Do you really need to walk 10,000 steps a day (roughly 5 miles) to maintain your health? Scientifically, there is no evidence that the 10,000 step goal is the picture of physical health. Min Lee, a professor of epidemiology at the Harvard University T. H. Chan School of Public Health and the lead author of a new study published this week in the Journal of the American Medical Association, began looking into the step rule because she was curious about where it came from. “It turns out the original basis for this 10,000-step guideline was really a marketing strategy,” she explains. “In 1965, a Japanese company was selling pedometers, and they gave it a name that, in Japanese, means ‘the 10,000-step meter.’ Based on conversations she’s had with Japanese researchers, Lee believes that name was chosen for the product because the character for “10,000” looks sort of like a man walking.

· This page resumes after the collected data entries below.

===== config.mk =====
export PLATFORM = sky130hd
export DESIGN_NAME = nsng_ram
export DESIGN_NICKNAME = d
export VERILOG_FILES = /design/src/rtl/core/nsng_ram.sv
export SDC_FILE = /design/constraint.sdc
export NUM_CORES = 1
export LEC_CHECK = 0
export BUFFER_PORTS_ARGS = -buffer_cell sky130_fd_sc_hd__buf_2
export CORE_ASPECT_RATIO = 1.4
export CORE_MARGIN = 2
export CORE_UTILIZATION = 56
export DETAILED_ROUTE_END_ITERATION = 12
export HOLD_SLACK_MARGIN = 0.05
export PLACE_DENSITY = 0.75
export SLEW_MARGIN = 20
export SYNTH_ARGS = -nofsm -noshare
export SYNTH_HDL_FRONTEND = slang
export SYNTH_SLANG_ARGS = --single-unit

===== constraint.sdc =====
create_clock -name clock -period 1.8 [get_ports clock]
set_input_delay 0.09 -clock clock [delete_from_list [all_inputs] [get_ports clock]]
set_output_delay 0.09 -clock clock [all_outputs]
set_load 0.02 [all_outputs]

As far as she knows, the actual health merits of that number have never been validated by research.
Scientific or not, this bit of branding ingenuity transmogrified into a pearl of wisdom that traveled around the globe over the next half century, and eventually found its way onto the wrists and into the pockets of millions of Americans. In her research, Lee put it to the test by observing the step totals and mortality rates of more than 16,000 elderly American women. The study’s results paint a more nuanced picture of the value of physical activity.

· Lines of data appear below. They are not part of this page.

<file path="src/rtl/core/nsng_pkg.sv">
package nsng_pkg;

   localparam int DATA_WIDTH      = 32;
   localparam int MAX_LEN_DEFAULT = 64;

   typedef struct packed {
      logic signed [DATA_WIDTH-1:0] value;
      logic                         last_in;
   } req_type;

   typedef struct packed {
      logic                         found;
      logic signed [DATA_WIDTH-1:0] answer;
      logic                         last_out;
   } rsp_type;

endpackage

</file>
<file path="src/rtl/core/nsng_ram.sv">
module nsng_ram #(
   parameter int WIDTH = 8,
   parameter int DEPTH = 64
) (
   input  logic                     clock,
   input  logic                     wr_en,
   input  logic [$clog2(DEPTH)-1:0] wr_addr,
   input  logic [WIDTH-1:0]         wr_data,
   input  logic                     rd_en,
   input  logic [$clog2(DEPTH)-1:0] rd_addr,
   output logic [WIDTH-1:0]         rd_data
);

   logic [WIDTH-1:0] mem_ff [DEPTH];
   logic [WIDTH-1:0] rd_data_ff;

   always_ff @(posedge clock) begin
      if (wr_en) begin
         mem_ff[wr_addr] <= wr_data;
      end
      if (rd_en) begin
         rd_data_ff <= mem_ff[rd_addr];
      end
   end

   assign rd_data = rd_data_ff;

endmodule

</file>
<file path="src/rtl/core/nsng_stack.sv">
module nsng_stack #(
   parameter int MAX_LEN = nsng_pkg::MAX_LEN_DEFAULT
) (
   input  logic                                clock,
   input  logic                                reset,
   input  logic                                pop_lower,
   input  logic                                go,
   input  logic                                clear,
   input  logic signed [nsng_pkg::DATA_WIDTH-1:0] key,
   input  logic [$clog2(MAX_LEN)-1:0]          idx,
   output logic                                ready,
   output logic                                pop_valid,
   output logic [$clog2(MAX_LEN)-1:0]          pop_pos
);
   import nsng_pkg::*;

   localparam int IW = $clog2(MAX_LEN);
   localparam int CW = $clog2(MAX_LEN + 1);
   localparam int EW = DATA_WIDTH + IW;

   typedef enum logic [1:0] {
      ST_IDLE,
      ST_START,
      ST_CHECK
   } state_type;

   state_type                     state_ff, state_in;
   logic [CW-1:0]                 top_ff, top_in;
   logic signed [DATA_WIDTH-1:0]  key_ff, key_in;
   logic [IW-1:0]                 idx_ff, idx_in;

   logic                          wr_en, rd_en;
   logic [IW-1:0]                 wr_addr, rd_addr;
   logic [EW-1:0]                 wr_data, rd_data;
   logic signed [DATA_WIDTH-1:0]  t_val;
   logic [IW-1:0]                 t_idx;
   logic [CW-1:0]                 top_m1, top_m2;
   logic                          pop;

   // each entry holds the value alongside its position
   nsng_ram #(.WIDTH(EW), .DEPTH(MAX_LEN)) u_ram (
      .clock   (clock),
      .wr_en   (wr_en),
      .wr_addr (wr_addr),
      .wr_data (wr_data),
      .rd_en   (rd_en),
      .rd_addr (rd_addr),
      .rd_data (rd_data)
   );

   assign t_val  = rd_data[EW-1:IW];
   assign t_idx  = rd_data[IW-1:0];
   assign top_m1 = top_ff - CW'(1);
   assign top_m2 = top_ff - CW'(2);
   assign pop    = pop_lower ? (t_val < key_ff) : (t_val > key_ff);

   always_comb begin
      state_in  = state_ff;
      top_in    = top_ff;
      key_in    = key_ff;
      idx_in    = idx_ff;
      wr_en     = 1'b0;
      wr_addr   = top_ff[IW-1:0];
      wr_data   = {key_ff, idx_ff};
      rd_en     = 1'b0;
      rd_addr   = top_m1[IW-1:0];
      pop_valid = 1'b0;
      pop_pos   = t_idx;
      case (state_ff)
         ST_IDLE: begin
            if (clear) begin
               top_in = '0;
            end
            if (go) begin
               key_in   = key;
               idx_in   = idx;
               state_in = ST_START;
            end
         end
         ST_START: begin
            if (top_ff == '0) begin
               wr_en    = 1'b1;
               wr_addr  = '0;
               top_in   = CW'(1);
               state_in = ST_IDLE;
            end else begin
               rd_en    = 1'b1;
               state_in = ST_CHECK;
            end
         end
         ST_CHECK: begin
            if (pop) begin
               pop_valid = 1'b1;
               if (top_ff == CW'(1)) begin
                  // emptied: new item takes the bottom slot
                  wr_en    = 1'b1;
                  wr_addr  = '0;
                  state_in = ST_IDLE;
               end else begin
                  rd_en   = 1'b1;
                  rd_addr = top_m2[IW-1:0];
                  top_in  = top_m1;
               end
            end else begin
               wr_en    = 1'b1;
               top_in   = top_ff + CW'(1);
               state_in = ST_IDLE;
            end
         end
         default: begin
            state_in = ST_IDLE;
         end
      endcase
   end

   always_ff @(posedge clock) begin
      if (reset) begin
         state_ff <= ST_IDLE;
         top_ff   <= '0;
      end else begin
         state_ff <= state_in;
         top_ff   <= top_in;
      end
      key_ff <= key_in;
      idx_ff <= idx_in;
   end

   assign ready = (state_ff == ST_IDLE);

endmodule

</file>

“The basic finding was that at 4,400 steps per day, these women had significantly lower mortality rates compared to the least active women,” Lee explains. If they did more, their mortality rates continued to drop, until they reached about 7,500 steps, at which point the rates leveled out. Ultimately, increasing daily physical activity by as little as 2,000 steps—less than a mile of walking—was associated with positive health outcomes for the elderly women.
Making 10,000 steps a day may be difficult for people who have no where to walk safely. Uneven concrete, busy roads, bad weather, slippery conditions may make a target of over 5 miles difficult to reach. Would an aqua fit course, stationary bicycle or a gym class give you the same successful benefits? There are over 75 million fitbits sold over the past 19 years was this simply a great marketing tool or a step toward good health? Adding in a little extra physical activity is good for most people both physiologically and psychologically, regardless of goals or benchmarks. At the same time, setting the same goal for everyone can be discouraging to the people who need activity the most.
Bottom line is any amount of movement is good movement! Take it one day at a time and step as many times as you can!